Word for word, restate the lines of the material below from its first line through the one containing "[path summary, 6_finish.rpt]". Omit the rest.
┄┄┄┄┄┄
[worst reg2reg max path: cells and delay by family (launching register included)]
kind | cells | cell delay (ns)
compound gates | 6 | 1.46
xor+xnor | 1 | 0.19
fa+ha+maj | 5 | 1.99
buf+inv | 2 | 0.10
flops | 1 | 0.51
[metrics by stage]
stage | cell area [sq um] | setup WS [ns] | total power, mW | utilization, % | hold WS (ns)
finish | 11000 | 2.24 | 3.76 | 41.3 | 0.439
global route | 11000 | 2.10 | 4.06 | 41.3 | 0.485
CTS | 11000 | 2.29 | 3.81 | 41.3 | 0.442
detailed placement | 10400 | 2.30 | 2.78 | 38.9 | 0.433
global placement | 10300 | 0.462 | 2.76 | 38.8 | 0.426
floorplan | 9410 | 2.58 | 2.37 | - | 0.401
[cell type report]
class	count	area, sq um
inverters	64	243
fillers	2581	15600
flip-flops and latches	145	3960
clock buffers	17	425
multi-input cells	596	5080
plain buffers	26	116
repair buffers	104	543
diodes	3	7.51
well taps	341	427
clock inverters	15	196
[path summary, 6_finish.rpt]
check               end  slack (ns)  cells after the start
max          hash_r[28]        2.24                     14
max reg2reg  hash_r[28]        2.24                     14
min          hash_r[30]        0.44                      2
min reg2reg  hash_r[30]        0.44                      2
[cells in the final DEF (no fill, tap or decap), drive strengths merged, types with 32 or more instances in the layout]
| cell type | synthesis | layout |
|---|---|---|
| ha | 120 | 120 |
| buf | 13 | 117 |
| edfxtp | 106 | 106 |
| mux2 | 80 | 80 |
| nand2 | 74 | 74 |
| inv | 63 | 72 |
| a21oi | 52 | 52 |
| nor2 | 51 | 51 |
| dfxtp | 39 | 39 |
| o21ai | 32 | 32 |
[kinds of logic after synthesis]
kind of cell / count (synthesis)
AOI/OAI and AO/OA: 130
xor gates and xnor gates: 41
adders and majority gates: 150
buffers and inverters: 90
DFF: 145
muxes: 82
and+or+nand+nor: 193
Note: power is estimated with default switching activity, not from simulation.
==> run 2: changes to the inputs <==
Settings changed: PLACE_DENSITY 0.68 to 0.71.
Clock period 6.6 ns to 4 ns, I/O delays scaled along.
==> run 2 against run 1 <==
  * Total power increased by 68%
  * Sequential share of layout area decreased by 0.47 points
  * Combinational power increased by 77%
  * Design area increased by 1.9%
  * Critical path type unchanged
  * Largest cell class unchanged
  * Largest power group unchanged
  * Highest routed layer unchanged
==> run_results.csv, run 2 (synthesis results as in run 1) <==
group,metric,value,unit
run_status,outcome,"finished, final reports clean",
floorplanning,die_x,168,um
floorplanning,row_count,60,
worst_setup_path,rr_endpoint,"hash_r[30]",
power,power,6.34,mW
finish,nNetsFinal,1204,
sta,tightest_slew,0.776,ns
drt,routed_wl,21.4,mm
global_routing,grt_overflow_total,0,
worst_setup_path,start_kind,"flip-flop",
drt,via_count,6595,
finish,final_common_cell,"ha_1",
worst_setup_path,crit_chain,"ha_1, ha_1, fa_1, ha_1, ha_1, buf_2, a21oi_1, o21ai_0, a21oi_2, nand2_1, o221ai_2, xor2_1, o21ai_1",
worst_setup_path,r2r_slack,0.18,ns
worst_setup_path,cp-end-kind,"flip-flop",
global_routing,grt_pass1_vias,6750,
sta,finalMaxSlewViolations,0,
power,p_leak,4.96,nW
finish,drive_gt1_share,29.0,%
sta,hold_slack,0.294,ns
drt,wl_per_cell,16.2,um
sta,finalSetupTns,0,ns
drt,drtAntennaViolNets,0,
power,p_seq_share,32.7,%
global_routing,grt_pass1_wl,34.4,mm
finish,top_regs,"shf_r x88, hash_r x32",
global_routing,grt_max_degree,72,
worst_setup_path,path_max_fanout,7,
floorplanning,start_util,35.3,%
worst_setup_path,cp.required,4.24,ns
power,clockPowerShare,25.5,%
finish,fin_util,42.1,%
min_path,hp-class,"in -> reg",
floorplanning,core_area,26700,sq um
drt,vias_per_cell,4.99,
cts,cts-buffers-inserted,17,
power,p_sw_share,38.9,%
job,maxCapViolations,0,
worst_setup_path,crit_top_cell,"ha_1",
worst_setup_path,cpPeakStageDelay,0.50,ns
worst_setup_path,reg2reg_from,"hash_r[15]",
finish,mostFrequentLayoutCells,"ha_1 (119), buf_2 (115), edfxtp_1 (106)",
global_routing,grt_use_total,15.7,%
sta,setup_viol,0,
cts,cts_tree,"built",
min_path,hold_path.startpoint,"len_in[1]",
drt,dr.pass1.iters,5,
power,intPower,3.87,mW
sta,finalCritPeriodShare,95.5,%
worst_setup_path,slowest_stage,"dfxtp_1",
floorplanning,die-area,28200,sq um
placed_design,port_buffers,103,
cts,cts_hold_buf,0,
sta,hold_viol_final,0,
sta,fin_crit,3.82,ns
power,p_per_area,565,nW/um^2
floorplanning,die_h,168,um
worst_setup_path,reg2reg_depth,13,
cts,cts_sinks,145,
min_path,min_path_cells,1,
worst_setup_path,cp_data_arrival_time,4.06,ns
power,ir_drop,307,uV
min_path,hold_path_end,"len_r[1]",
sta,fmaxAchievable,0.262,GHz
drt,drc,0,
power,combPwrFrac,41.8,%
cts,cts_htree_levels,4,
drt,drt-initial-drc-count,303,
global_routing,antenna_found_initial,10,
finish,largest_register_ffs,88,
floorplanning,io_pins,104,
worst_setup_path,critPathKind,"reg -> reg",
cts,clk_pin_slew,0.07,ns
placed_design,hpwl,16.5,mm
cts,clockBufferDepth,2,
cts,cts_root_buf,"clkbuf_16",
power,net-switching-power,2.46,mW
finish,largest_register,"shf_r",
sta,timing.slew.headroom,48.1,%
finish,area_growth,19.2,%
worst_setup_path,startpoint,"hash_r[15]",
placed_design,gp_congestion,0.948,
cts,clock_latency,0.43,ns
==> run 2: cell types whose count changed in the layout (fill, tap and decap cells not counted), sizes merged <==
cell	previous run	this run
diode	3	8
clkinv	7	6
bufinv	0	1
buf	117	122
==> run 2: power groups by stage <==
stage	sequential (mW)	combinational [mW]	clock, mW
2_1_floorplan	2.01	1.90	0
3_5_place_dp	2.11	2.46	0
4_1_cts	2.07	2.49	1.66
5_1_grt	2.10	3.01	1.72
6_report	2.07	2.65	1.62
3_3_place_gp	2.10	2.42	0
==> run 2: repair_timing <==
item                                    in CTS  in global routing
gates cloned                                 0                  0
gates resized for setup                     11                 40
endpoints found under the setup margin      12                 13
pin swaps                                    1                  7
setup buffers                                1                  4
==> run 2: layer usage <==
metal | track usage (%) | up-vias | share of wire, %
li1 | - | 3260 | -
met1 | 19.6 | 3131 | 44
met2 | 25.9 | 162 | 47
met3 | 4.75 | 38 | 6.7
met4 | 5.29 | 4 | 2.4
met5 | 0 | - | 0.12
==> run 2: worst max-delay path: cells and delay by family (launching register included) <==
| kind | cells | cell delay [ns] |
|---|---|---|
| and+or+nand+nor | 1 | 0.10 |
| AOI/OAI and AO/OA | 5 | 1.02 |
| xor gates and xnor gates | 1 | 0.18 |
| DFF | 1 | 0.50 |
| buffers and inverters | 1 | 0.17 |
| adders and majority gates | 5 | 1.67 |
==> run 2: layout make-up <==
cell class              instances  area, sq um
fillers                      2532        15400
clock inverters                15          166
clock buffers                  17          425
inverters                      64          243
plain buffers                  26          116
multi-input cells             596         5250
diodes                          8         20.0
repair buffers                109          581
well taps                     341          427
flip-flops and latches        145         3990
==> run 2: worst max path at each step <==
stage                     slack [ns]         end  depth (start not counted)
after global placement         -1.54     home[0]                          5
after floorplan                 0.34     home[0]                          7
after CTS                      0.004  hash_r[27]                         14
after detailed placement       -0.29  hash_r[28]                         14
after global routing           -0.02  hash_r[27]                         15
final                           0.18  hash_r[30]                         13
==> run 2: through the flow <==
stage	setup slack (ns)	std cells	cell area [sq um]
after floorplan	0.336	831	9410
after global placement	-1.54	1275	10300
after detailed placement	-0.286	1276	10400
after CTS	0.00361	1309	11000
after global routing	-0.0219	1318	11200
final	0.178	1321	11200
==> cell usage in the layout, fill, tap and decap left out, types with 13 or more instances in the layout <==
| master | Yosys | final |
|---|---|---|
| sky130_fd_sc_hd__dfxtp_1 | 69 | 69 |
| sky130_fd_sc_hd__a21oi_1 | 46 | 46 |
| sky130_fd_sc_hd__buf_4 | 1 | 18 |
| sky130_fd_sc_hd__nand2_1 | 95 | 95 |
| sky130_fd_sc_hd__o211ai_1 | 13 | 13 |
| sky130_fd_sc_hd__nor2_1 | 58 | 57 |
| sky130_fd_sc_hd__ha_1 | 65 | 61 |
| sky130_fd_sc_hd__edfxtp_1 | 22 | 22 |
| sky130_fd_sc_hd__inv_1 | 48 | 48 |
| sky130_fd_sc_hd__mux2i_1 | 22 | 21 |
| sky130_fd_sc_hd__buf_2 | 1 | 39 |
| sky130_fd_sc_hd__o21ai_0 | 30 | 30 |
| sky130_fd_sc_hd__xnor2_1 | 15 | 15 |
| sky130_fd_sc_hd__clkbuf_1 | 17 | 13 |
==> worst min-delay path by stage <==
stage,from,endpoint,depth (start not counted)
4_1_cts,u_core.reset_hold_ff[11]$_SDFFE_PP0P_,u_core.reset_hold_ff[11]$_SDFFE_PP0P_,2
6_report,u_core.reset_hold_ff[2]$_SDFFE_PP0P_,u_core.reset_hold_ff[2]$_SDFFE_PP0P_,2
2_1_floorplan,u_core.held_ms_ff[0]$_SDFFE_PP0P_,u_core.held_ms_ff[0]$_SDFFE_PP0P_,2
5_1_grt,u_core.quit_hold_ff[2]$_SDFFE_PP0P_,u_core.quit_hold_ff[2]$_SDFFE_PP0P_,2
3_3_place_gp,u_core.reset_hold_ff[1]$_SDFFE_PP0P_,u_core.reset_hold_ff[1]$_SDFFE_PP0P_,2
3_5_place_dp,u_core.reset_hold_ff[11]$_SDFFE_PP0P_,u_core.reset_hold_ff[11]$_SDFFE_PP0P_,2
--- src/design/xml_entity_decoder_defines.svh ---
// Assertion macros for the XML entity decoder.
// Used by the top level; needs i_clk and i_rst_n in scope.
`ifndef XML_ENTITY_DECODER_DEFINES_SVH
`define XML_ENTITY_DECODER_DEFINES_SVH

// Same-cycle implication, disabled while reset is asserted.
`define XED_ASSERT_NOW(label, ante, cons, msg) \
    label: assert property (@(posedge i_clk) disable iff (!i_rst_n) \
        (ante) |-> (cons)) else $error(msg);

// Next-cycle implication, disabled while reset is asserted.
`define XED_ASSERT_NEXT(label, ante, cons, msg) \
    label: assert property (@(posedge i_clk) disable iff (!i_rst_n) \
        (ante) |=> (cons)) else $error(msg);

`endif

--- src/design/xed_pkg.sv ---
// Shared types, constants and the entity match function of the XML entity decoder.
// No dependencies.
package xed_pkg;

    localparam int HeldDepth  = 5;
    localparam int CmdBytes   = 6;
    localparam int QueueDepth = 4;

    localparam logic [7:0] ChAmp   = 8'h26;  // &
    localparam logic [7:0] ChSemi  = 8'h3B;  // ;
    localparam logic [7:0] ChLt    = 8'h3C;  // <
    localparam logic [7:0] ChGt    = 8'h3E;  // >
    localparam logic [7:0] ChApos  = 8'h27;  // '
    localparam logic [7:0] ChQuot  = 8'h22;  // "

    localparam logic [2:0] CntLtGt   = 3'd3;  // & plus two letters
    localparam logic [2:0] CntAmp    = 3'd4;
    localparam logic [2:0] CntAposQt = 3'd5;

    typedef logic [HeldDepth-1:0][7:0] t_held;

    // One command: the bytes one request produces, in order.
    typedef struct packed {
        logic [CmdBytes-1:0][7:0] bytes;
        logic [2:0]               count;   // 1..6
        logic                     eot;
    } t_cmd;

    typedef struct packed {
        logic       hit;
        logic [7:0] ch;
    } t_match;

    typedef struct packed {
        logic [2:0] held_count;
        logic       skipping;
    } t_front_status;

    // Compare the held span (without its leading '&') against the five entities.
    function automatic t_match match_entity(input t_held held, input logic [2:0] cnt);
        t_match m;
        m.hit = 1'b0;
        m.ch  = ChAmp;
        case (cnt)
            CntLtGt: begin
                if (held[1] == "l" && held[2] == "t") begin
                    m.hit = 1'b1;
                    m.ch  = ChLt;
                end else if (held[1] == "g" && held[2] == "t") begin
                    m.hit = 1'b1;
                    m.ch  = ChGt;
                end
            end
            CntAmp: begin
                if (held[1] == "a" && held[2] == "m" && held[3] == "p") begin
                    m.hit = 1'b1;
                    m.ch  = ChAmp;
                end
            end
            CntAposQt: begin
                if (held[1] == "a" && held[2] == "p" && held[3] == "o" && held[4] == "s") begin
                    m.hit = 1'b1;
                    m.ch  = ChApos;
                end else if (held[1] == "q" && held[2] == "u" && held[3] == "o"
                             && held[4] == "t") begin
                    m.hit = 1'b1;
                    m.ch  = ChQuot;
                end
            end
            default: begin
                m.hit = 1'b0;
            end
        endcase
        return m;
    endfunction

endpackage
<file path="config.mk">
export PLATFORM = sky130hd
export DESIGN_NAME = fragment_free_list_allocator_flat
export DESIGN_NICKNAME = d
export VERILOG_FILES = /design/src/hw/rtl/ffla_pkg.sv /design/src/hw/rtl/ffla_if.sv /design/src/hw/rtl/fragment_free_list_allocator.sv /design/src/flat_wrapper.sv
export SDC_FILE = /design/constraint.sdc
export NUM_CORES = 2
export LEC_CHECK = 0
export ABC_AREA = 1
export BUFFER_PORTS_ARGS = -buffer_cell sky130_fd_sc_hd__buf_2
export CAP_MARGIN = 10
export CORE_AREA = 4 4 526 788
export CTS_BUF_LIST = sky130_fd_sc_hd__clkbuf_16
export CTS_CLUSTER_DIAMETER = 200
export DETAILED_ROUTE_END_ITERATION = 12
export DIE_AREA = 0 0 530 792
export SYNTH_ARGS = -nofsm -noshare
export SYNTH_HDL_FRONTEND = slang
export SYNTH_SLANG_ARGS = --single-unit
</file>
<file path="constraint.sdc">
create_clock -name clk -period 4.7 [get_ports clk]
set_input_delay 0.94 -clock clk [delete_from_list [all_inputs] [get_ports clk]]
set_output_delay 0.94 -clock clk [all_outputs]
set_load 0.02 [all_outputs]
</file>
┄┄┄┄┄┄
ANSWER TO THIS TASK:
[worst reg2reg max path: cells and delay by family (launching register included)]
kind | cells | cell delay (ns)
compound gates | 6 | 1.46
xor+xnor | 1 | 0.19
fa+ha+maj | 5 | 1.99
buf+inv | 2 | 0.10
flops | 1 | 0.51
[metrics by stage]
stage | cell area [sq um] | setup WS [ns] | total power, mW | utilization, % | hold WS (ns)
finish | 11000 | 2.24 | 3.76 | 41.3 | 0.439
global route | 11000 | 2.10 | 4.06 | 41.3 | 0.485
CTS | 11000 | 2.29 | 3.81 | 41.3 | 0.442
detailed placement | 10400 | 2.30 | 2.78 | 38.9 | 0.433
global placement | 10300 | 0.462 | 2.76 | 38.8 | 0.426
floorplan | 9410 | 2.58 | 2.37 | - | 0.401
[cell type report]
class	count	area, sq um
inverters	64	243
fillers	2581	15600
flip-flops and latches	145	3960
clock buffers	17	425
multi-input cells	596	5080
plain buffers	26	116
repair buffers	104	543
diodes	3	7.51
well taps	341	427
clock inverters	15	196
[path summary, 6_finish.rpt]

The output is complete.